[Start of section]

--- src/hdl/vbi_anc_pkg.sv ---
/*
  Constants, types and the parity coding helper of the ancillary packet formatter.
  Assumes one 250 MHz clock and 8-bit type-2 ancillary coding on the output stream.
*/
// Behaviour
// after end-of-active-video: flag 00 FF FF, DID, SDID, DC, user words, checksum
// a whole packet never takes more than one hundred bytes of blanking
// one shared data identifier, six programmable bits, resets to 000001 (41h)
// identifier bit 6 is even parity of bits 5..0, bit 7 its inverse
// secondary identifier 41h for wide-screen signalling, 83h for programming system data
// caption 44h field 2, 85h field 1; guide data 86h field 2, 47h field 1
// 625 teletext: 48h/89h usual code, 8Ah/4Bh custom code, field 2/field 1
// 525 teletext: 50h/91h usual code, 92h/53h custom code, field 2/field 1
// count byte holds number of four-byte groups of user words, six bits
// count byte bit 6 is even parity of bits 0..5, bit 7 its inverse
// checksum adds low seven bits of DID, SDID, DC, user words; bit 7 inverts 6
// each payload byte becomes two words: low nibble first, then high nibble
// user words leave in the order the payload bytes arrived
// every packet carries the television line number it was sliced from
// filler words of 80h keep the user word count a multiple of four
// the consumer discards filler words and never treats them as payload; anc_sink keeps them in its log with every other byte
// usual-code teletext: first two words are magazine and page, not split
// custom-code teletext: first two raw bytes are split like all others
// teletext payload follows split: 40 bytes to 80 words, 32 to 64
// magazine and page words: bit 5 zero, parity bit 6, inverse bit 7
// usual code ends with two fillers; custom code sends 84 or 68 words unpadded
// every user word has bit 6 even parity of bits 0..5, bit 7 inverse
// packets go through the output buffer between end and start of video codes
package vbi_anc_pkg;

  typedef enum logic [2:0] {
    FMT_WSS      = 3'b000,
    FMT_VPS      = 3'b001,
    FMT_CAPTION  = 3'b010,
    FMT_GUIDE    = 3'b011,
    FMT_TELETEXT = 3'b100
  } format_type;

  typedef enum logic [3:0] {
    S_IDLE     = 4'b0000,
    S_WAIT_EAV = 4'b0001,
    S_ADF0     = 4'b0010,
    S_ADF1     = 4'b0011,
    S_ADF2     = 4'b0100,
    S_DID      = 4'b0101,
    S_SDID     = 4'b0110,
    S_DC       = 4'b0111,
    S_TAKE     = 4'b1000,
    S_LO       = 4'b1001,
    S_HI       = 4'b1010,
    S_FILL     = 4'b1011,
    S_CS       = 4'b1100
  } state_type;

  localparam int        LINE_NUM_W      = 10;
  localparam int        BEAT_W          = 8 + 2 + LINE_NUM_W;
  localparam logic [7:0] ADF_FIRST      = 8'h00;
  localparam logic [7:0] ADF_ONES       = 8'hFF;
  localparam logic [5:0] DID_FIELD_RESET = 6'h01;
  localparam logic [7:0] FILL_BYTE      = 8'h80;
  localparam logic [6:0] MAX_PACKET_BYTES = 7'd100;
  localparam logic [6:0] MAX_PAY_BYTES  = 7'd46;
  localparam logic [6:0] HEAD_BYTES     = 7'd2;
  localparam logic [6:0] GROUP_ROUND    = 7'h03;
  localparam logic [6:0] GROUP_MASK     = 7'h7C;
  localparam logic [4:0] MAGAZINE_MASK  = 5'h07;
  localparam logic [4:0] PAGE_MASK      = 5'h1F;
  localparam logic [6:0] POS_DID        = 7'd3;
  localparam logic [6:0] POS_DC         = 7'd5;
  localparam logic [7:0] POS_LAST_BASE  = 8'd6;

  localparam logic [7:0] SDID_WSS       = 8'h41;
  localparam logic [7:0] SDID_VPS       = 8'h83;
  localparam logic [7:0] SDID_CC_F2     = 8'h44;
  localparam logic [7:0] SDID_CC_F1     = 8'h85;
  localparam logic [7:0] SDID_GUIDE_F2  = 8'h86;
  localparam logic [7:0] SDID_GUIDE_F1  = 8'h47;
  localparam logic [7:0] SDID_T625_F2   = 8'h48;
  localparam logic [7:0] SDID_T625_F1   = 8'h89;
  localparam logic [7:0] SDID_T625X_F2  = 8'h8A;
  localparam logic [7:0] SDID_T625X_F1  = 8'h4B;
  localparam logic [7:0] SDID_T525_F2   = 8'h50;
  localparam logic [7:0] SDID_T525_F1   = 8'h91;
  localparam logic [7:0] SDID_T525X_F2  = 8'h92;
  localparam logic [7:0] SDID_T525X_F1  = 8'h53;

  // six data bits plus even parity in bit 6 and its inverse in bit 7
  function automatic logic [7:0] anc_code(input logic [5:0] v);
    anc_code = {~(^v), ^v, v};
  endfunction

endpackage

--- src/hdl/anc_stream_if.sv ---
/*
  Valid/ready word stream between the packet sequencer and its output buffer.
  Assumes both ends sit on the same clock.
*/
`timescale 1ns/100ps
interface anc_stream_if
  #(parameter int W = 8);
  logic         valid;
  logic         ready;
  logic [W-1:0] data;

  modport src (output valid, output data, input ready);
  modport snk (input valid, input data, output ready);
endinterface // anc_stream_if

--- src/hdl/anc_skid_buffer.sv ---
/*
  Two-entry output buffer: a registered output stage plus one skid entry.
  Assumes a synchronous active-high reset; the outputs are flip-flops.
*/
`timescale 1ns/100ps
module anc_skid_buffer
  #(parameter int W = 8)
  (
    input  wire logic         clk_sys,
    input  wire logic         rst,
    anc_stream_if.snk         inPort,
    output logic [W-1:0]      outData,
    output logic              outValid,
    input  wire logic         outReady
  );

  logic [W-1:0] outData_q;
  logic         outValid_q;
  logic [W-1:0] skid_q;
  logic         skidValid_q;
  logic         inFire;

  // ready drops only when the skid entry is taken, so a stall never loses a word
  assign inPort.ready = ~skidValid_q;
  assign inFire       = inPort.valid & ~skidValid_q;
  assign outData      = outData_q;
  assign outValid     = outValid_q;

  // output stage refills from the skid entry first to keep word order
  always_ff @(posedge clk_sys)
  begin
    if (rst)
    begin
      outData_q   <= '0;
      outValid_q  <= 1'h0;
      skid_q      <= '0;
      skidValid_q <= 1'h0;
    end
    else if (outReady || !outValid_q)
    begin
      if (skidValid_q)
      begin
        outData_q   <= skid_q;
        outValid_q  <= 1'h1;
        skidValid_q <= 1'h0;
      end
      else
      begin
        outData_q  <= inPort.data;
        outValid_q <= inFire;
      end
    end
    else if (inFire)
    begin
      skid_q      <= inPort.data;
      skidValid_q <= 1'h1;
    end
  end

endmodule // anc_skid_buffer

--- src/hdl/vbi_ancillary_packet_formatter.sv ---
/*
  Ancillary output formatter: turns one line of sliced payload into a type-2
  ancillary packet (flag, identifiers, count, nibble-split words, filler, checksum).
  Assumes the slicer offers a line descriptor, then exactly the announced number
  of payload bytes, or 46 if more are announced, and that eavStrobe is a same-clock pulse at end of active video.
*/
`timescale 1ns/100ps
module vbi_ancillary_packet_formatter
  (
    input  wire logic                             clk_sys,
    input  wire logic                             rst,
    input  wire logic [5:0]                       sharedDataIdField,
    input  wire logic                             lineValid,
    input  vbi_anc_pkg::format_type               lineFormat,
    input  wire logic                             lineField2,
    input  wire logic                             lineStd625,
    input  wire logic                             lineCustom,
    input  wire logic [vbi_anc_pkg::LINE_NUM_W-1:0] lineNumber,
    input  wire logic [6:0]                       lineBytes,
    output logic                                  lineReady,
    input  wire logic                             eavStrobe,
    input  wire logic                             payValid,
    input  wire logic [7:0]                       payData,
    output logic                                  payReady,
    output logic [7:0]                            ancData,
    output logic                                  ancValid,
    output logic                                  ancFirst,
    output logic                                  ancLast,
    output logic [vbi_anc_pkg::LINE_NUM_W-1:0]    ancLine,
    input  wire logic                             ancReady
  );
  import vbi_anc_pkg::*;

  state_type              state_q;
  state_type              state_d;
  format_type             fmt_q;
  logic                   field2_q;
  logic                   std625_q;
  logic                   custom_q;
  logic [LINE_NUM_W-1:0]  line_q;
  logic [5:0]             didField_q;
  logic [6:0]             bytesLeft_q;
  logic [6:0]             byteIdx_q;
  logic [6:0]             padded_q;
  logic [6:0]             wordCnt_q;
  logic [6:0]             csum_q;
  logic [7:0]             pay_q;
  logic                   lineReady_q;
  logic                   payReady_q;

  logic                   lineFire;
  logic                   payFire;
  logic                   wFire;
  logic                   wrValid;
  logic                   isUdw;
  logic                   sumAdd;
  logic                   headNow;
  logic                   inHead;
  logic [6:0]             clampBytes;
  logic [6:0]             headCnt;
  logic [6:0]             udwCnt;
  logic [6:0]             paddedCnt;
  logic [6:0]             wordsAfter;
  logic [7:0]             didByte;
  logic [7:0]             sdidByte;
  logic [7:0]             dcByte;
  logic [7:0]             loWord;
  logic [7:0]             hiWord;
  logic [7:0]             csByte;
  logic [7:0]             curWord;
  state_type              afterWord;
  logic [BEAT_W-1:0]      beat;

  anc_stream_if #(.W(BEAT_W)) coreIf ();

  // secondary identifier from format, field, line standard and frame code kind
  function automatic logic [7:0] sdid_of(input format_type f, input logic f2,
                                         input logic s625, input logic cust);
    logic [7:0] r;
    r = SDID_WSS;
    unique case (f)
      FMT_WSS:      r = SDID_WSS;
      FMT_VPS:      r = SDID_VPS;
      FMT_CAPTION:  r = f2 ? SDID_CC_F2 : SDID_CC_F1;
      FMT_GUIDE:    r = f2 ? SDID_GUIDE_F2 : SDID_GUIDE_F1;
      FMT_TELETEXT:
      begin
        if (s625)
          r = cust ? (f2 ? SDID_T625X_F2 : SDID_T625X_F1)
                   : (f2 ? SDID_T625_F2 : SDID_T625_F1);
        else
          r = cust ? (f2 ? SDID_T525X_F2 : SDID_T525X_F1)
                   : (f2 ? SDID_T525_F2 : SDID_T525_F1);
      end
      default:      r = SDID_WSS;
    endcase
    sdid_of = r;
  endfunction

  // line descriptor sizing: payload clamped so the packet fits the blanking budget
  assign lineFire   = lineValid & lineReady_q;
  assign headNow    = (lineFormat == FMT_TELETEXT) & ~lineCustom;
  assign clampBytes = (lineBytes > MAX_PAY_BYTES) ? MAX_PAY_BYTES : lineBytes;
  assign headCnt    = ~headNow ? 7'h00 : ((clampBytes > HEAD_BYTES) ? HEAD_BYTES : clampBytes);
  assign udwCnt     = 7'((clampBytes << 1) - headCnt);
  assign paddedCnt  = 7'((udwCnt + GROUP_ROUND) & GROUP_MASK);

  // transport bytes; the identifier parity bits are made here, never stored
  assign didByte  = anc_code(didField_q);
  assign sdidByte = sdid_of(fmt_q, field2_q, std625_q, custom_q);
  assign dcByte   = anc_code({1'h0, padded_q[6:2]});
  assign csByte   = {~csum_q[6], csum_q};

  // user words: magazine and page go whole, everything else low nibble then high
  assign inHead = (fmt_q == FMT_TELETEXT) & ~custom_q & (byteIdx_q < HEAD_BYTES);
  assign loWord = inHead
                ? anc_code({1'h0, pay_q[4:0] & ((byteIdx_q == 7'h00) ? MAGAZINE_MASK : PAGE_MASK)})
                : anc_code({2'h0, pay_q[3:0]});
  assign hiWord = anc_code({2'h0, pay_q[7:4]});

  // word on offer to the buffer for the current state
  assign curWord = (state_q == S_ADF0) ? ADF_FIRST :
                   (state_q == S_ADF1 || state_q == S_ADF2) ? ADF_ONES :
                   (state_q == S_DID)  ? didByte  :
                   (state_q == S_SDID) ? sdidByte :
                   (state_q == S_DC)   ? dcByte   :
                   (state_q == S_LO)   ? loWord   :
                   (state_q == S_HI)   ? hiWord   :
                   (state_q == S_FILL) ? FILL_BYTE : csByte;

  assign wrValid = (state_q != S_IDLE) & (state_q != S_WAIT_EAV) & (state_q != S_TAKE);
  assign wFire   = wrValid & coreIf.ready;
  assign payFire = payValid & payReady_q;
  assign isUdw   = (state_q == S_LO) | (state_q == S_HI) | (state_q == S_FILL);
  assign sumAdd  = isUdw | (state_q == S_DID) | (state_q == S_SDID) | (state_q == S_DC);
  assign wordsAfter = 7'(wordCnt_q + 7'h01);

  // after a user word: fetch more payload, pad to a group, or close the packet
  assign afterWord = (bytesLeft_q != 7'h00) ? S_TAKE :
                     (wordsAfter < padded_q) ? S_FILL : S_CS;

  // the line tag and frame markers travel with every word through the buffer
  assign beat = {state_q == S_ADF0, state_q == S_CS, line_q, curWord};
  assign coreIf.valid = wrValid;
  assign coreIf.data  = beat;

  // packet sequencer: waits for end of video, then walks the packet layout
  always_comb
  begin
    state_d = state_q;
    unique case (state_q)
      S_IDLE:     if (lineFire) state_d = S_WAIT_EAV;
      S_WAIT_EAV: if (eavStrobe) state_d = S_ADF0;
      S_ADF0:     if (wFire) state_d = S_ADF1;
      S_ADF1:     if (wFire) state_d = S_ADF2;
      S_ADF2:     if (wFire) state_d = S_DID;
      S_DID:      if (wFire) state_d = S_SDID;
      S_SDID:     if (wFire) state_d = S_DC;
      S_DC:       if (wFire) state_d = (bytesLeft_q != 7'h00) ? S_TAKE : S_CS;
      S_TAKE:     if (payFire) state_d = S_LO;
      S_LO:       if (wFire) state_d = inHead ? afterWord : S_HI;
      S_HI:       if (wFire) state_d = afterWord;
      S_FILL:     if (wFire) state_d = afterWord;
      S_CS:       if (wFire) state_d = S_IDLE;
      default:    state_d = S_IDLE;
    endcase
  end

  // state and handshake flops; ready is registered so the pins come from flops
  always_ff @(posedge clk_sys)
  begin
    if (rst)
    begin
      state_q     <= S_IDLE;
      lineReady_q <= 1'h0;
      payReady_q  <= 1'h0;
    end
    else
    begin
      state_q     <= state_d;
      lineReady_q <= (state_d == S_IDLE);
      payReady_q  <= (state_d == S_TAKE);
    end
  end

  // line context, latched once per packet so a new descriptor cannot tear it
  always_ff @(posedge clk_sys)
  begin
    if (rst)
    begin
      fmt_q      <= FMT_WSS;
      field2_q   <= 1'h0;
      std625_q   <= 1'h0;
      custom_q   <= 1'h0;
      line_q     <= '0;
      didField_q <= DID_FIELD_RESET;
      padded_q   <= 7'h00;
    end
    else if (lineFire)
    begin
      fmt_q      <= lineFormat;
      field2_q   <= lineField2;
      std625_q   <= lineStd625;
      custom_q   <= lineCustom;
      line_q     <= lineNumber;
      didField_q <= sharedDataIdField;
      padded_q   <= paddedCnt;
    end
  end

  // payload counters and the held byte; one byte in flight keeps arrival order
  always_ff @(posedge clk_sys)
  begin
    if (rst)
    begin
      bytesLeft_q <= 7'h00;
      byteIdx_q   <= 7'h00;
      pay_q       <= 8'h00;
    end
    else if (lineFire)
    begin
      bytesLeft_q <= clampBytes;
      byteIdx_q   <= 7'h00;
    end
    else
    begin
      if (payFire)
      begin
        pay_q       <= payData;
        bytesLeft_q <= 7'(bytesLeft_q - 7'h01);
      end
      if (wFire && ((state_q == S_LO && inHead) || state_q == S_HI))
        byteIdx_q <= 7'(byteIdx_q + 7'h01);
    end
  end

  // word count and running checksum; carries past bit 6 simply fall away
  always_ff @(posedge clk_sys)
  begin
    if (rst || lineFire)
    begin
      wordCnt_q <= 7'h00;
      csum_q    <= 7'h00;
    end
    else if (wFire)
    begin
      if (isUdw)
        wordCnt_q <= wordsAfter;
      if (sumAdd)
        csum_q <= 7'(csum_q + curWord[6:0]);
    end
  end

  anc_skid_buffer #(.W(BEAT_W)) u_outBuffer
  (
    .clk_sys  (clk_sys),
    .rst      (rst),
    .inPort   (coreIf.snk),
    .outData  ({ancFirst, ancLast, ancLine, ancData}),
    .outValid (ancValid),
    .outReady (ancReady)
  );

  assign lineReady = lineReady_q;
  assign payReady  = payReady_q;

  // checking helpers: position in packet, observed sum, count and line tag
  logic                  outFire;
  logic [6:0]            outIdx_q;
  logic [6:0]            sumChk_q;
  logic [5:0]            dcChk_q;
  logic [LINE_NUM_W-1:0] lineChk_q;

  assign outFire = ancValid & ancReady;

  always_ff @(posedge clk_sys)
  begin
    if (rst)
    begin
      outIdx_q  <= 7'h00;
      sumChk_q  <= 7'h00;
      dcChk_q   <= 6'h00;
      lineChk_q <= '0;
    end
    else if (outFire)
    begin
      outIdx_q <= ancLast ? 7'h00 : 7'(outIdx_q + 7'h01);
      if (outIdx_q == 7'h00)
        lineChk_q <= ancLine;
      if (outIdx_q == POS_DC)
        dcChk_q <= ancData[5:0];
      if (ancLast)
        sumChk_q <= 7'h00;
      else if (outIdx_q >= POS_DID)
        sumChk_q <= 7'(sumChk_q + ancData[6:0]);
    end
  end
endmodule // vbi_ancillary_packet_formatter

--- config.mk ---
export PLATFORM = sky130hd
export DESIGN_NAME = vbi_ancillary_packet_formatter
export DESIGN_NICKNAME = d
export VERILOG_FILES = /design/src/hdl/vbi_anc_pkg.sv /design/src/hdl/anc_stream_if.sv /design/src/hdl/anc_skid_buffer.sv /design/src/hdl/vbi_ancillary_packet_formatter.sv
export SDC_FILE = /design/constraint.sdc
export NUM_CORES = 1
export LEC_CHECK = 0
export BUFFER_PORTS_ARGS = -buffer_cell sky130_fd_sc_hd__buf_2
export CAP_MARGIN = 20
export CORE_MARGIN = 2
export CORE_UTILIZATION = 50
export DETAILED_ROUTE_END_ITERATION = 12
export PLACE_DENSITY = 0.7
export SLEW_MARGIN = 15
export SYNTH_ARGS = -nofsm -noshare
export SYNTH_HDL_FRONTEND = slang
export SYNTH_SLANG_ARGS = --single-unit
export TNS_END_PERCENT = 5
--- constraint.sdc ---
create_clock -name clk_sys -period 3.7 [get_ports clk_sys]
set_input_delay 0.74 -clock clk_sys [delete_from_list [all_inputs] [get_ports clk_sys]]
set_output_delay 0.74 -clock clk_sys [all_outputs]
set_load 0.02 [all_outputs]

[End of section]

### WHAT YOU WILL DO
Go through the lines above and count those that include "payData"; give the total and nothing more.

### ANSWER SECTION
2